Souvla has many times been humorously called the national food of Cyprus, which for some is quite fitting as it depicts Cypriots as meat lovers. It is Cyprus’ version of barbecue and is usually enjoyed on special occasions, especially before or after periods of fasting like Christmas or Easter.

Souvla is made from large pieces of pork, chicken or lamb passed on large skewers (the souvla) and then slowly grilled over hot charcoal on a foukou, the traditional Cypriot grill.

The foukou is an integral part of the process for cooking both souvla and souvlaki, For souvla, the long side of the foukou is used, in contrast to souvlaki where the shorter skewers are placed across the rectangular grill. The uniform cooking of the meat is ensured by the use of battery-powered motors that rotate the skewers both along and across the foukou at the same time. There are two levels on the foukou, allowing for the simultaneous cooking of up to three souvlas (two at the bottom, one at the top).

 

The Cypriot barbecue grill, the Foukou, comes in many shapes and sizes. The one depicted above is the most widely used.

 

Unlike souvlaki, souvla is sometimes marinated before grilling. People have been known to use yoghurt, wine or beer as marinades, even though it is up to the souvla maker and his or her creativity. Purists prefer it plain.

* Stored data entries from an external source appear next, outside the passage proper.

`src/rtl/ps2_command_tx.sv`:
```
// ---------------------------------------------------------------------------
// ps2_command_tx
//
// Host-to-device PS/2 transmitter. Sends one command byte to the keyboard over
// the shared open-drain ps2_clk / ps2_data lines. The lines are only ever
// pulled low through active-low drive enables; releasing a line means leaving
// it to the external pull-up.
//
// Transaction sequence:
//   1. Accept a byte on the ready/valid handshake.
//   2. Hold the clock line low for INHIBIT_CYCLES. The start bit (data low)
//      is applied on the last inhibit cycle.
//   3. Release the clock. The device now generates clock pulses, and on each
//      falling edge the next frame bit is presented: byte LSB first, odd
//      parity, then stop (line released).
//   4. On the following falling edge, sample the device ACK (data low = ACK).
//   5. Wait for both lines to return high, then report the result for one
//      cycle.
//
// A timeout started at clock release aborts the transaction, releases both
// lines and reports an error.
//
// Configuration macro:
//   PS2_TX_RETRY_EN - when defined, a NACK or timeout causes one automatic
//                     resend of the same frame before an error is reported.
//
// Parameters:
//   CLK        - system clock frequency in Hz
//   INHIBIT_US - clock-inhibit time before the start bit, in microseconds
//   TIMEOUT_US - limit from clock release to ACK sample, in microseconds
//
// Ports:
//   clk                - system clock
//   reset              - synchronous, active-high reset
//   command_ready      - block can accept a command byte
//   command_valid      - command byte offered by the source
//   command_byte       - command to send
//   ps2_clk_in         - raw pin level of ps2_clk
//   ps2_data_in        - raw pin level of ps2_data
//   ps2_clk_drive_low  - 1 pulls ps2_clk low, 0 releases it
//   ps2_data_drive_low - 1 pulls ps2_data low, 0 releases it
//   busy               - transaction in progress (receiver should ignore line)
//   result_valid       - one-cycle pulse at transaction end
//   result_error       - qualified by result_valid; 1 = NACK or timeout
// ---------------------------------------------------------------------------
module ps2_command_tx #(
    parameter int CLK        = 51_800_000,
    parameter int INHIBIT_US = 100,
    parameter int TIMEOUT_US = 15_000
) (
    input  logic       clk,
    input  logic       reset,
    output logic       command_ready,
    input  logic       command_valid,
    input  logic [7:0] command_byte,
    input  logic       ps2_clk_in,
    input  logic       ps2_data_in,
    output logic       ps2_clk_drive_low,
    output logic       ps2_data_drive_low,
    output logic       busy,
    output logic       result_valid,
    output logic       result_error
);

    // -----------------------------------------------------------------------
    // Derived constants
    // -----------------------------------------------------------------------
    localparam int INHIBIT_CYCLES = CLK / 1_000_000 * INHIBIT_US;
    localparam int TIMEOUT_CYCLES = CLK / 1_000_000 * TIMEOUT_US;
    localparam int MAX_CYCLES     = (INHIBIT_CYCLES > TIMEOUT_CYCLES) ?
                                    INHIBIT_CYCLES : TIMEOUT_CYCLES;
    localparam int CNT_W          = $clog2(MAX_CYCLES) + 1;

    // Counters are loaded with (length - 1) so that the state is occupied for
    // exactly "length" cycles before the zero value is acted upon.
    localparam logic [CNT_W-1:0] INHIBIT_LOAD =
        CNT_W'((INHIBIT_CYCLES > 0) ? INHIBIT_CYCLES - 1 : 0);
    localparam logic [CNT_W-1:0] TIMEOUT_LOAD =
        CNT_W'((TIMEOUT_CYCLES > 0) ? TIMEOUT_CYCLES - 1 : 0);

    // With a one-cycle inhibit the acceptance cycle is also the last inhibit
    // cycle, so the start bit must already be applied on acceptance.
    localparam logic START_AT_ACCEPT = (INHIBIT_CYCLES <= 1);

`ifdef PS2_TX_RETRY_EN
    localparam logic RETRY_EN = 1'b1;
`else
    localparam logic RETRY_EN = 1'b0;
`endif

    typedef enum logic [2:0] {
        S_IDLE,
        S_INHIBIT,
        S_SEND,
        S_ACK,
        S_RELEASE,
        S_DONE
    } state_t;

    // -----------------------------------------------------------------------
    // Pin synchronisers and falling-edge detection
    // -----------------------------------------------------------------------
    logic [1:0] clk_sync_q;
    logic [1:0] data_sync_q;
    logic       clk_prev_q;

    // NOTE: sequential state is always written with non-blocking assignments
    // so every flop samples the values from before the clock edge.
    always_ff @(posedge clk) begin
        if (reset) begin
            // Idle-high reset values avoid a false falling edge after reset.
            clk_sync_q  <= 2'b11;
            data_sync_q <= 2'b11;
            clk_prev_q  <= 1'b1;
        end else begin
            clk_sync_q  <= {clk_sync_q[0], ps2_clk_in};
            data_sync_q <= {data_sync_q[0], ps2_data_in};
            clk_prev_q  <= clk_sync_q[1];
        end
    end

    // -----------------------------------------------------------------------
    // Transmit state
    // -----------------------------------------------------------------------
    state_t           state_q;
    logic             ready_q;
    logic             clk_low_q;
    logic             data_low_q;
    logic             busy_q;
    logic             result_valid_q;
    logic             result_error_q;
    logic [9:0]       frame_q;      // shifting copy, LSB is next bit out
    logic [9:0]       frame_save_q; // untouched copy for a resend
    logic [3:0]       bit_cnt_q;
    logic [CNT_W-1:0] cnt_q;
    logic             nack_q;
    logic             retried_q;

    // Combinational helpers
    logic             fall_d;
    logic [9:0]       frame_d;
    logic [CNT_W-1:0] cnt_dec_d;
    logic             timeout_d;
    logic             released_d;
    logic             finish_d;
    logic             fail_d;
    logic             retry_d;

    // NOTE: every always_comb output gets a default first so no path leaves
    // it unassigned, which would otherwise infer a latch.
    always_comb begin
        fall_d     = 1'b0;
        frame_d    = '0;
        cnt_dec_d  = '0;
        timeout_d  = 1'b0;
        released_d = 1'b0;

        fall_d  = clk_prev_q & ~clk_sync_q[1];
        frame_d = {1'b1, ~^command_byte, command_byte};

        // Saturating decrement: the counter never wraps below zero.
        cnt_dec_d = (cnt_q == '0) ? '0 : cnt_q - CNT_W'(1);

        timeout_d  = ((state_q == S_SEND) || (state_q == S_ACK) ||
                      (state_q == S_RELEASE)) && (cnt_q == '0);
        released_d = (state_q == S_RELEASE) && clk_sync_q[1] && data_sync_q[1];
    end

    assign finish_d = timeout_d | released_d;
    assign fail_d   = timeout_d | (released_d & nack_q);
    assign retry_d  = RETRY_EN & fail_d & ~retried_q;

    always_ff @(posedge clk) begin
        if (reset) begin
            state_q        <= S_IDLE;
            ready_q        <= 1'b0;
            clk_low_q      <= 1'b0;
            data_low_q     <= 1'b0;
            busy_q         <= 1'b0;
            result_valid_q <= 1'b0;
            result_error_q <= 1'b0;
            frame_q        <= '0;
            frame_save_q   <= '0;
            bit_cnt_q      <= '0;
            cnt_q          <= '0;
            nack_q         <= 1'b0;
            retried_q      <= 1'b0;
        end else begin
            result_valid_q <= 1'b0;

            if (finish_d) begin
                // End of an attempt: either success, a reportable failure,
                // or (retry build only) a second attempt from INHIBIT.
                if (retry_d) begin
                    frame_q    <= frame_save_q;
                    cnt_q      <= INHIBIT_LOAD;
                    clk_low_q  <= 1'b1;
                    data_low_q <= START_AT_ACCEPT;
                    retried_q  <= 1'b1;
                    state_q    <= S_INHIBIT;
                end else begin
                    clk_low_q      <= 1'b0;
                    data_low_q     <= 1'b0;
                    result_valid_q <= 1'b1;
                    result_error_q <= fail_d;
                    state_q        <= S_DONE;
                end
            end else begin
                unique case (state_q)
                    S_IDLE: begin
                        result_error_q <= 1'b0;
                        if (command_valid && ready_q) begin
                            frame_q      <= frame_d;
                            frame_save_q <= frame_d;
                            cnt_q        <= INHIBIT_LOAD;
                            clk_low_q    <= 1'b1;
                            data_low_q   <= START_AT_ACCEPT;
                            busy_q       <= 1'b1;
                            ready_q      <= 1'b0;
                            retried_q    <= 1'b0;
                            state_q      <= S_INHIBIT;
                        end else begin
                            ready_q <= 1'b1;
                        end
                    end

                    S_INHIBIT: begin
                        cnt_q <= cnt_dec_d;
                        // Start bit goes out during the last inhibit cycle,
                        // while the clock is still held low.
                        if (cnt_q == CNT_W'(1)) begin
                            data_low_q <= 1'b1;
                        end
                        if (cnt_q == '0) begin
                            clk_low_q  <= 1'b0;
                            data_low_q <= 1'b1;
                            cnt_q      <= TIMEOUT_LOAD;
                            bit_cnt_q  <= '0;
                            state_q    <= S_SEND;
                        end
                    end

                    S_SEND: begin
                        cnt_q <= cnt_dec_d;
                        if (fall_d) begin
                            data_low_q <= ~frame_q[0];
                            frame_q    <= {1'b1, frame_q[9:1]};
                            bit_cnt_q  <= bit_cnt_q + 4'd1;
                            // Tenth edge puts the stop bit (released line).
                            if (bit_cnt_q == 4'd9) begin
                                state_q <= S_ACK;
                            end
                        end
                    end

                    S_ACK: begin
                        cnt_q <= cnt_dec_d;
                        if (fall_d) begin
                            nack_q  <= data_sync_q[1];
                            state_q <= S_RELEASE;
                        end
                    end

                    S_RELEASE: begin
                        // Exit handled by finish_d once both lines are high.
                        cnt_q <= cnt_dec_d;
                    end

                    S_DONE: begin
                        result_error_q <= 1'b0;
                        busy_q         <= 1'b0;
                        ready_q        <= 1'b1;
                        state_q        <= S_IDLE;
                    end

                    default: begin
                        state_q <= S_IDLE;
                    end
                endcase
            end
        end
    end

    assign command_ready      = ready_q;
    assign ps2_clk_drive_low  = clk_low_q;
    assign ps2_data_drive_low = data_low_q;
    assign busy               = busy_q;
    assign result_valid       = result_valid_q;
    assign result_error       = result_error_q;

endmodule
```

You will find souvla at most Cypriot restaurants as part of meze, it will almost always be served at traditional weddings and is the centerpiece of a feast at celebrations right before or right after fasting.

There is actually a 4-day celebration of meat-eating before Lent that starts with “Tsiknopempti” (Thursday of meat grilling) and ends with Meatfare Sunday, exactly one week before Katahra Deftera (Green Monday) which marks the beginning of the Lenten period.

Souvla is usually served with potatoes and salad and enjoyed with local beer or wine.